今回のサイエンスカフェでは、婚外子の国籍訴訟について、フィリピン女性から直接お話を聞くことができた。勝訴の前例がなく難しいだろうと考えられていたが、諦めず立ち向かう姿勢に勇気をもらえた。人間として産まれてきたことに変わりないのに、婚外子ということのみで差別や不利益が生じることはあってはならないことだと思う。今回の例で違憲判決を得たことは、多様な家族が認められる形ともなり歴史的に大きな一歩だったと感じさせられた。
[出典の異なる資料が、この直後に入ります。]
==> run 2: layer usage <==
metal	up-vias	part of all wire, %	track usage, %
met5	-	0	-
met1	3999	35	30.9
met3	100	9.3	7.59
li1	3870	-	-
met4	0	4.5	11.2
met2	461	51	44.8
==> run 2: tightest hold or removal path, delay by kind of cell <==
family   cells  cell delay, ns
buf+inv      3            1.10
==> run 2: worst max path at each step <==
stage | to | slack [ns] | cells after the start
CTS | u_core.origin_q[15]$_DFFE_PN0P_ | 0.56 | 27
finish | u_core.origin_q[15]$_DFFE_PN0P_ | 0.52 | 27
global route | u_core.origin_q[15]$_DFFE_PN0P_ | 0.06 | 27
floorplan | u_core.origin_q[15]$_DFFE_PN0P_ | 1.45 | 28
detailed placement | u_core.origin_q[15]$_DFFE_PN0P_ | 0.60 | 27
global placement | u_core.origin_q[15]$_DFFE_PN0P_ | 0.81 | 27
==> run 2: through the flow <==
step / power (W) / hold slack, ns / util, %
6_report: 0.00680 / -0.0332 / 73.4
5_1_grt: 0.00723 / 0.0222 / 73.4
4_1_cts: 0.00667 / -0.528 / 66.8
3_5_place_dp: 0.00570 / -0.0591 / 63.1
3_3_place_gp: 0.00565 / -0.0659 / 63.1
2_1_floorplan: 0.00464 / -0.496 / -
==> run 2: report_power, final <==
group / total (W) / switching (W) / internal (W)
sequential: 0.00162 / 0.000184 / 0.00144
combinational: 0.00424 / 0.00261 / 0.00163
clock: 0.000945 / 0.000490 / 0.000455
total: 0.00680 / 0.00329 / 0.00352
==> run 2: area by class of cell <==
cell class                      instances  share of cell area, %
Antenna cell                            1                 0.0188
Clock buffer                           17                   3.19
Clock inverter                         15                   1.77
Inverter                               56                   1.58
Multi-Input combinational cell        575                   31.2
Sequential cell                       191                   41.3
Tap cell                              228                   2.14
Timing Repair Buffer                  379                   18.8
$ cat src/krdq_ctrl.sv
`timescale 1ns / 1ps
// ----------------------------------------------------------------------------
// krdq_ctrl
// Sequencer for the record table: decodes each item and steps the datapath
// through shifts, searches and the insertion sort, one table entry per
// read/evaluate pair of states.
// ----------------------------------------------------------------------------
module krdq_ctrl
  import krdq_pkg::*;
(
  input  logic clk,
  input  logic rst_n,
  input  logic in_valid,
  output logic in_ready,
  input  sts_t sts,
  output cmd_t cmd
);

  ctl_state_t state_r, state_nxt;

  // State register
  always_ff @(posedge clk) begin
    if (!rst_n) begin
      state_r <= S_IDLE;
    end else begin
      state_r <= state_nxt;
    end
  end

  // Next state
  always_comb begin
    state_nxt = state_r;
    unique case (state_r)
      S_IDLE: begin
        if (in_valid) state_nxt = S_DECODE;
      end
      S_DECODE: begin
        unique case (sts.op)
          ACT_INS_FRONT: begin
            if (sts.full)       state_nxt = S_DONE;
            else if (sts.empty) state_nxt = S_INS_W;
            else                state_nxt = S_SHR_RD;
          end
          ACT_INS_BACK:  state_nxt = sts.full ? S_DONE : S_INS_W;
          ACT_REM_FRONT: state_nxt = (sts.empty || sts.cnt_le1) ? S_DONE : S_SHL_RD;
          ACT_REM_BACK:  state_nxt = S_DONE;
          ACT_FIND_LIN:  state_nxt = sts.empty ? S_DONE : S_LIN_RD;
          ACT_FIND_BIN:  state_nxt = sts.empty ? S_BS_RD : S_CHK_RD;
          ACT_SORT:      state_nxt = sts.cnt_le1 ? S_DONE : S_SRT_RDI;
          default:       state_nxt = S_DONE;
        endcase
      end
      S_SHR_RD:  state_nxt = S_SHR_EV;
      S_SHR_EV:  state_nxt = sts.i_one ? S_INS_W : S_SHR_RD;
      S_INS_W:   state_nxt = S_DONE;
      S_SHL_RD:  state_nxt = S_SHL_EV;
      S_SHL_EV:  state_nxt = sts.i_last ? S_DONE : S_SHL_RD;
      S_LIN_RD:  state_nxt = S_LIN_EV;
      S_LIN_EV:  state_nxt = (sts.key_eq || sts.i_last) ? S_DONE : S_LIN_RD;
      S_CHK_RD:  state_nxt = S_CHK_EV;
      S_CHK_EV: begin
        priority if (!sts.i_zero && sts.prev_gt) state_nxt = S_DONE;
        else if (sts.i_last)                     state_nxt = S_BS_RD;
        else                                     state_nxt = S_CHK_RD;
      end
      S_BS_RD:   state_nxt = sts.bs_open ? S_BS_EV : S_DONE;
      S_BS_EV:   state_nxt = sts.key_eq ? S_DONE : S_BS_RD;
      S_SRT_RDI: state_nxt = S_SRT_EVI;
      S_SRT_EVI: state_nxt = S_SRT_RDJ;
      S_SRT_RDJ: state_nxt = sts.j_zero ? S_SRT_PUT : S_SRT_EVJ;
      S_SRT_EVJ: state_nxt = sts.gt_tmp ? S_SRT_RDJ : S_SRT_PUT;
      S_SRT_PUT: state_nxt = sts.i_last ? S_DONE : S_SRT_RDI;
      S_DONE:    state_nxt = sts.out_free ? S_IDLE : S_DONE;
      default:   state_nxt = S_IDLE;
    endcase
  end

  // Outputs
  always_comb begin
    in_ready     = (state_r == S_IDLE);
    cmd          = '0;
    cmd.idx_op   = IDX_HOLD;
    cmd.j_op     = J_HOLD;
    cmd.rd_sel   = RA_I;
    cmd.wa_sel   = WA_I;
    cmd.wd_sel   = WD_READ;
    cmd.hit_sel  = HIT_I;
    cmd.res_code = STAT_OK;
    unique case (state_r)
      S_IDLE: begin
        cmd.capture = in_valid;
      end
      S_DECODE: begin
        unique case (sts.op)
          ACT_INS_FRONT: begin
            cmd.idx_op   = IDX_COUNT;
            cmd.res_we   = sts.full;
            cmd.res_code = STAT_FULL;
          end
          ACT_INS_BACK: begin
            cmd.res_we   = sts.full;
            cmd.res_code = STAT_FULL;
          end
          ACT_REM_FRONT: begin
            cmd.res_we   = sts.empty;
            cmd.res_code = STAT_EMPTY;
            cmd.cnt_dec  = !sts.empty;
            cmd.idx_op   = IDX_ZERO;
          end
          ACT_REM_BACK: begin
            cmd.res_we   = sts.empty;
            cmd.res_code = STAT_EMPTY;
            cmd.cnt_dec  = !sts.empty;
          end
          ACT_FIND_LIN: begin
            cmd.res_we   = 1'b1;
            cmd.res_code = STAT_MISS;
            cmd.idx_op   = IDX_ZERO;
          end
          ACT_FIND_BIN: begin
            cmd.res_we   = 1'b1;
            cmd.res_code = STAT_MISS;
            cmd.idx_op   = IDX_ZERO;
            cmd.bs_init  = 1'b1;
          end
          ACT_SORT: begin
            cmd.idx_op = IDX_ONE;
          end
          default: begin
          end
        endcase
      end
      // front insert: move entry i-1 up to i, top down
      S_SHR_RD: begin
        cmd.rd_en  = 1'b1;
        cmd.rd_sel = RA_I_DEC;
      end
      S_SHR_EV: begin
        cmd.wr_en  = 1'b1;
        cmd.wa_sel = WA_I;
        cmd.wd_sel = WD_READ;
        cmd.idx_op = IDX_DEC;
      end
      S_INS_W: begin
        cmd.wr_en   = 1'b1;
        cmd.wa_sel  = (sts.op == ACT_INS_FRONT) ? WA_ZERO : WA_COUNT;
        cmd.wd_sel  = WD_ITEM;
        cmd.cnt_inc = 1'b1;
      end
      // front remove: move entry i+1 down to i
      S_SHL_RD: begin
        cmd.rd_en  = 1'b1;
        cmd.rd_sel = RA_I_INC;
      end
      S_SHL_EV: begin
        cmd.wr_en  = 1'b1;
        cmd.wa_sel = WA_I;
        cmd.wd_sel = WD_READ;
        cmd.idx_op = IDX_INC;
      end
      // linear search
      S_LIN_RD: begin
        cmd.rd_en  = 1'b1;
        cmd.rd_sel = RA_I;
      end
      S_LIN_EV: begin
        cmd.hit_we   = sts.key_eq;
        cmd.hit_sel  = HIT_I;
        cmd.res_we   = sts.key_eq;
        cmd.res_code = STAT_OK;
        cmd.idx_op   = (sts.key_eq || sts.i_last) ? IDX_HOLD : IDX_INC;
      end
      // order check ahead of the binary search
      S_CHK_RD: begin
        cmd.rd_en  = 1'b1;
        cmd.rd_sel = RA_I;
      end
      S_CHK_EV: begin
        if (!sts.i_zero && sts.prev_gt) begin
          cmd.res_we   = 1'b1;
          cmd.res_code = STAT_UNSORTED;
        end else begin
          cmd.prev_load = 1'b1;
          cmd.idx_op    = sts.i_last ? IDX_HOLD : IDX_INC;
        end
      end
      // binary search over [lo, hi)
      S_BS_RD: begin
        cmd.rd_en    = sts.bs_open;
        cmd.rd_sel   = RA_MID;
        cmd.mid_load = sts.bs_open;
      end
      S_BS_EV: begin
        cmd.hit_we   = sts.key_eq;
        cmd.hit_sel  = HIT_MID;
        cmd.res_we   = sts.key_eq;
        cmd.res_code = STAT_OK;
        cmd.bs_lo_up = !sts.key_eq && sts.key_lt;
        cmd.bs_hi_dn = !sts.key_eq && !sts.key_lt;
      end
      // insertion sort
      S_SRT_RDI: begin
        cmd.rd_en  = 1'b1;
        cmd.rd_sel = RA_I;
      end
      S_SRT_EVI: begin
        cmd.tmp_load = 1'b1;
        cmd.j_op     = J_LOAD_I;
      end
      S_SRT_RDJ: begin
        cmd.rd_en  = !sts.j_zero;
        cmd.rd_sel = RA_J_DEC;
      end
      S_SRT_EVJ: begin
        cmd.wr_en  = sts.gt_tmp;
        cmd.wa_sel = WA_J;
        cmd.wd_sel = WD_READ;
        cmd.j_op   = sts.gt_tmp ? J_DEC : J_HOLD;
      end
      S_SRT_PUT: begin
        cmd.wr_en  = 1'b1;
        cmd.wa_sel = WA_J;
        cmd.wd_sel = WD_TMP;
        cmd.idx_op = sts.i_last ? IDX_HOLD : IDX_INC;
      end
      S_DONE: begin
        cmd.out_load = sts.out_free;
      end
      default: begin
      end
    endcase
  end

endmodule
==> src/krdq_pkg.sv <==
`timescale 1ns / 1ps
// ----------------------------------------------------------------------------
// krdq_pkg
// Shared types and constants for the keyed record deque: field widths,
// action and status codes, the record layout, controller states and the
// command and status groups between controller and datapath.
// ----------------------------------------------------------------------------
package krdq_pkg;

  // Field widths
  localparam int ACT_W   = 3;
  localparam int KEY_W   = 64;
  localparam int GENRE_W = 64;
  localparam int YEAR_W  = 16;
  localparam int STAT_W  = 3;
  localparam int POS_W   = 3;

  // Action codes
  localparam logic [ACT_W-1:0] ACT_INS_FRONT = 3'd0;
  localparam logic [ACT_W-1:0] ACT_INS_BACK  = 3'd1;
  localparam logic [ACT_W-1:0] ACT_REM_FRONT = 3'd2;
  localparam logic [ACT_W-1:0] ACT_REM_BACK  = 3'd3;
  localparam logic [ACT_W-1:0] ACT_FIND_LIN  = 3'd4;
  localparam logic [ACT_W-1:0] ACT_FIND_BIN  = 3'd5;
  localparam logic [ACT_W-1:0] ACT_SORT      = 3'd6;

  // Result status codes
  localparam logic [STAT_W-1:0] STAT_OK       = 3'd0;
  localparam logic [STAT_W-1:0] STAT_FULL     = 3'd1;
  localparam logic [STAT_W-1:0] STAT_EMPTY    = 3'd2;
  localparam logic [STAT_W-1:0] STAT_MISS     = 3'd3;
  localparam logic [STAT_W-1:0] STAT_UNSORTED = 3'd4;

  // One table entry
  typedef struct packed {
    logic [KEY_W-1:0]   key;
    logic [GENRE_W-1:0] genre;
    logic [YEAR_W-1:0]  year;
  } rec_t;

  // Controller states
  typedef enum logic [4:0] {
    S_IDLE,
    S_DECODE,
    S_SHR_RD,
    S_SHR_EV,
    S_INS_W,
    S_SHL_RD,
    S_SHL_EV,
    S_LIN_RD,
    S_LIN_EV,
    S_CHK_RD,
    S_CHK_EV,
    S_BS_RD,
    S_BS_EV,
    S_SRT_RDI,
    S_SRT_EVI,
    S_SRT_RDJ,
    S_SRT_EVJ,
    S_SRT_PUT,
    S_DONE
  } ctl_state_t;

  // Outer index update
  typedef enum logic [2:0] {
    IDX_HOLD,
    IDX_ZERO,
    IDX_ONE,
    IDX_COUNT,
    IDX_INC,
    IDX_DEC
  } idx_op_t;

  // Inner (sort) index update
  typedef enum logic [1:0] {
    J_HOLD,
    J_LOAD_I,
    J_DEC
  } j_op_t;

  // Read address source
  typedef enum logic [2:0] {
    RA_I,
    RA_I_DEC,
    RA_I_INC,
    RA_J_DEC,
    RA_MID
  } rd_sel_t;

  // Write address source
  typedef enum logic [1:0] {
    WA_I,
    WA_J,
    WA_ZERO,
    WA_COUNT
  } wa_sel_t;

  // Write data source
  typedef enum logic [1:0] {
    WD_READ,
    WD_ITEM,
    WD_TMP
  } wd_sel_t;

  // Position source for a hit
  typedef enum logic {
    HIT_I,
    HIT_MID
  } hit_sel_t;

  // Controller to datapath
  typedef struct packed {
    logic              capture;
    idx_op_t           idx_op;
    j_op_t             j_op;
    logic              rd_en;
    rd_sel_t           rd_sel;
    logic              wr_en;
    wa_sel_t           wa_sel;
    wd_sel_t           wd_sel;
    logic              tmp_load;
    logic              prev_load;
    logic              bs_init;
    logic              bs_lo_up;
    logic              bs_hi_dn;
    logic              mid_load;
    logic              cnt_inc;
    logic              cnt_dec;
    logic              res_we;
    logic [STAT_W-1:0] res_code;
    logic              hit_we;
    hit_sel_t          hit_sel;
    logic              out_load;
  } cmd_t;

  // Datapath to controller
  typedef struct packed {
    logic [ACT_W-1:0] op;
    logic             full;
    logic             empty;
    logic             cnt_le1;
    logic             i_zero;
    logic             i_one;
    logic             i_last;
    logic             j_zero;
    logic             key_eq;
    logic             key_lt;
    logic             gt_tmp;
    logic             prev_gt;
    logic             bs_open;
    logic             out_free;
  } sts_t;

endpackage

==> src/krdq_dp.sv <==
`timescale 1ns / 1ps
// ----------------------------------------------------------------------------
// krdq_dp
// Datapath: record memory with registered read, entry count, walk indexes,
// binary search bounds, comparators, result staging and output register.
// ----------------------------------------------------------------------------
module krdq_dp
  import krdq_pkg::*;
#(
  parameter int DEPTH = 8
) (
  input  logic               clk,
  input  logic               rst_n,
  input  cmd_t               cmd,
  output sts_t               sts,
  input  logic [ACT_W-1:0]   in_action,
  input  logic [KEY_W-1:0]   in_key,
  input  logic [GENRE_W-1:0] in_genre,
  input  logic [YEAR_W-1:0]  in_year,
  output logic               out_valid,
  input  logic               out_ready,
  output logic [STAT_W-1:0]  out_status,
  output logic [POS_W-1:0]   out_position,
  output logic [KEY_W-1:0]   out_found_key,
  output logic [GENRE_W-1:0] out_found_genre,
  output logic [YEAR_W-1:0]  out_found_year
);

  localparam int AW = $clog2(DEPTH);
  localparam int CW = $clog2(DEPTH + 1);

  // Storage and item registers
  rec_t              rec_mem_r [DEPTH];
  rec_t              rd_data_r;
  rec_t              item_r;
  rec_t              tmp_r;
  logic [ACT_W-1:0]  op_r;
  logic [KEY_W-1:0]  prev_key_r;

  // Counters and indexes
  logic [CW-1:0]     cnt_r, cnt_nxt;
  logic [CW-1:0]     i_r, i_nxt;
  logic [CW-1:0]     j_r, j_nxt;
  logic [CW-1:0]     lo_r, lo_nxt;
  logic [CW-1:0]     hi_r, hi_nxt;
  logic [CW-1:0]     mid_r;

  // Result staging and output stage
  logic [STAT_W-1:0] res_status_r;
  logic [CW-1:0]     res_pos_r;
  rec_t              res_rec_r;
  logic              out_valid_r;
  logic [STAT_W-1:0] out_status_r;
  logic [POS_W-1:0]  out_pos_r;
  rec_t              out_rec_r;

  logic [CW-1:0]     i_inc;
  logic [CW:0]       mid_sum;
  logic [CW-1:0]     mid_w;
  logic [CW-1:0]     ra;
  logic [CW-1:0]     wa;
  rec_t              wd;
  logic [CW+POS_W-1:0] pos_ext;

  assign i_inc   = i_r + CW'(1);
  // floor((lo + hi - 1) / 2), hi >= 1 whenever used
  assign mid_sum = {1'b0, lo_r} + {1'b0, hi_r} - (CW+1)'(1);
  assign mid_w   = mid_sum[CW:1];
  assign pos_ext = {POS_W'(0), res_pos_r};

  // Address and write data selection
  always_comb begin
    unique case (cmd.rd_sel)
      RA_I:     ra = i_r;
      RA_I_DEC: ra = i_r - CW'(1);
      RA_I_INC: ra = i_inc;
      RA_J_DEC: ra = j_r - CW'(1);
      RA_MID:   ra = mid_w;
      default:  ra = i_r;
    endcase
    unique case (cmd.wa_sel)
      WA_I:     wa = i_r;
      WA_J:     wa = j_r;
      WA_ZERO:  wa = '0;
      WA_COUNT: wa = cnt_r;
      default:  wa = i_r;
    endcase
    unique case (cmd.wd_sel)
      WD_READ: wd = rd_data_r;
      WD_ITEM: wd = item_r;
      WD_TMP:  wd = tmp_r;
      default: wd = rd_data_r;
    endcase
  end

  // Record memory, one write and one registered read per cycle
  always_ff @(posedge clk) begin
    if (cmd.wr_en) rec_mem_r[wa[AW-1:0]] <= wd;
    if (cmd.rd_en) rd_data_r <= rec_mem_r[ra[AW-1:0]];
  end

  // Counter and index updates
  always_comb begin
    cnt_nxt = cnt_r;
    if (cmd.cnt_inc)      cnt_nxt = cnt_r + CW'(1);
    else if (cmd.cnt_dec) cnt_nxt = cnt_r - CW'(1);

    unique case (cmd.idx_op)
      IDX_HOLD:  i_nxt = i_r;
      IDX_ZERO:  i_nxt = '0;
      IDX_ONE:   i_nxt = CW'(1);
      IDX_COUNT: i_nxt = cnt_r;
      IDX_INC:   i_nxt = i_inc;
      IDX_DEC:   i_nxt = i_r - CW'(1);
      default:   i_nxt = i_r;
    endcase

    unique case (cmd.j_op)
      J_HOLD:   j_nxt = j_r;
      J_LOAD_I: j_nxt = i_r;
      J_DEC:    j_nxt = j_r - CW'(1);
      default:  j_nxt = j_r;
    endcase

    lo_nxt = lo_r;
    hi_nxt = hi_r;
    if (cmd.bs_init) begin
      lo_nxt = '0;
      hi_nxt = cnt_r;
    end else if (cmd.bs_lo_up) begin
      lo_nxt = mid_r + CW'(1);
    end else if (cmd.bs_hi_dn) begin
      hi_nxt = mid_r;
    end
  end

  // Entry count
  always_ff @(posedge clk) begin
    if (!rst_n) begin
      cnt_r <= '0;
    end else begin
      cnt_r <= cnt_nxt;
    end
  end

  // Walk registers and item capture
  always_ff @(posedge clk) begin
    i_r  <= i_nxt;
    j_r  <= j_nxt;
    lo_r <= lo_nxt;
    hi_r <= hi_nxt;
    if (cmd.mid_load)  mid_r <= mid_w;
    if (cmd.tmp_load)  tmp_r <= rd_data_r;
    if (cmd.prev_load) prev_key_r <= rd_data_r.key;
    if (cmd.capture) begin
      op_r         <= in_action;
      item_r.key   <= in_key;
      item_r.genre <= in_genre;
      item_r.year  <= in_year;
    end
  end

  // Result staging: cleared per item, then status and hit record
  always_ff @(posedge clk) begin
    if (cmd.capture) begin
      res_status_r <= STAT_OK;
      res_pos_r    <= '0;
      res_rec_r    <= '0;
    end else begin
      if (cmd.res_we) res_status_r <= cmd.res_code;
      if (cmd.hit_we) begin
        res_pos_r <= (cmd.hit_sel == HIT_MID) ? mid_r : i_r;
        res_rec_r <= rd_data_r;
      end
    end
  end

  // Output register
  always_ff @(posedge clk) begin
    if (!rst_n) begin
      out_valid_r <= 1'b0;
    end else if (cmd.out_load) begin
      out_valid_r <= 1'b1;
    end else if (out_ready) begin
      out_valid_r <= 1'b0;
    end
  end

  always_ff @(posedge clk) begin
    if (cmd.out_load) begin
      out_status_r <= res_status_r;
      out_pos_r    <= pos_ext[POS_W-1:0];
      out_rec_r    <= res_rec_r;
    end
  end

  assign out_valid       = out_valid_r;
  assign out_status      = out_status_r;
  assign out_position    = out_pos_r;
  assign out_found_key   = out_rec_r.key;
  assign out_found_genre = out_rec_r.genre;
  assign out_found_year  = out_rec_r.year;

  // Status to the controller
  always_comb begin
    sts          = '0;
    sts.op       = op_r;
    sts.full     = (cnt_r == CW'(DEPTH));
    sts.empty    = (cnt_r == '0);
    sts.cnt_le1  = (cnt_r <= CW'(1));
    sts.i_zero   = (i_r == '0);
    sts.i_one    = (i_r == CW'(1));
    sts.i_last   = (i_inc == cnt_r);
    sts.j_zero   = (j_r == '0);
    sts.key_eq   = (rd_data_r.key == item_r.key);
    sts.key_lt   = (rd_data_r.key < item_r.key);
    sts.gt_tmp   = (rd_data_r.key > tmp_r.key);
    sts.prev_gt  = (prev_key_r > rd_data_r.key);
    sts.bs_open  = (lo_r < hi_r);
    sts.out_free = !out_valid_r || out_ready;
  end

endmodule
<file path="config.mk">
export PLATFORM = sky130hd
export DESIGN_NAME = scancode_to_char_buffer
export DESIGN_NICKNAME = d
export VERILOG_FILES = /design/src/design/scb_pkg.sv /design/src/design/scb_ctrl.sv /design/src/design/scb_dp.sv /design/src/design/scancode_to_char_buffer.sv
export SDC_FILE = /design/constraint.sdc
export NUM_CORES = 2
export LEC_CHECK = 0
export ABC_CLOCK_PERIOD_IN_PS = 48700
export BUFFER_PORTS_ARGS = -buffer_cell sky130_fd_sc_hd__buf_4
export CAP_MARGIN = 10
export CORE_ASPECT_RATIO = 1.5
export CORE_MARGIN = 8
export CORE_UTILIZATION = 45
export DETAILED_ROUTE_END_ITERATION = 10
export HOLD_SLACK_MARGIN = 0.02
export SETUP_SLACK_MARGIN = 0.3
export SLEW_MARGIN = 40
export SYNTH_ARGS = -nofsm -noshare
export SYNTH_HDL_FRONTEND = slang
export SYNTH_SLANG_ARGS = --single-unit
</file>
<file path="constraint.sdc">
create_clock -name aclk -period 48.7 [get_ports aclk]
set_clock_uncertainty 0.05 [all_clocks]
set_input_delay 4.87 -clock aclk [delete_from_list [all_inputs] [get_ports aclk]]
set_output_delay 4.87 -clock aclk [all_outputs]
set_load 0.02 [all_outputs]
</file>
ジェンダー研究について研究者から直接お話を聞けたことも非常に有意義であった。フィリピン女性に教わりながら参加者みなでダンスをする場面もあり、土曜の午後の楽しい時間ともなった。
先生のお話の中で、ジェンダー研究は1980~90年代にかけてのジェンダー・フェミニズムの華やかな発展を経て、バックラッシュと男女共同参画の並行で複雑な状況を迎えているとあった。また、ジェンダー研究混迷の要因として、若い世代の保守化、女性の非正規雇用の割合が高い実態とは裏腹に、非正規雇用の男性と一部の正規雇用で生活が安定した女性を比較して、「男性の方がつらい」という言説があることが挙げられていた。その上で、今後のジェンダー研究と関連して、「女性」の一枚岩視の限界や新たなアプローチが必要であると述べられていた。
女性にとって不利な社会である現状を、単に女性の問題として片付けてしまうのではなく、性別を問わず人間として生きることができる社会を構築する必要性や、その前提としてジェンダー研究が果たす役割の重要性を感じた。